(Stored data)

┄┄┄┄┄┄┄┄┄┄┄┄┄┄┄┄┄┄┄┄

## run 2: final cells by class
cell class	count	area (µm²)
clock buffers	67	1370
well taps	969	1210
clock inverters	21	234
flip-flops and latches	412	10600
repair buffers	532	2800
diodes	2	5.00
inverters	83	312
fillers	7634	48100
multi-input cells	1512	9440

┄┄┄┄┄┄┄┄┄┄┄┄┄┄┄┄┄┄┄┄

- **WORK TO BE COMPLETED**: The records above must be set down again exactly as written.

- **SOLUTION TO THE EXERCISE**:
## run 2: final cells by class
cell class	count	area (µm²)
clock buffers	67	1370
well taps	969	1210
clock inverters	21	234
flip-flops and latches	412	10600
repair buffers	532	2800
diodes	2	5.00
inverters	83	312
fillers	7634	48100
multi-input cells	1512	9440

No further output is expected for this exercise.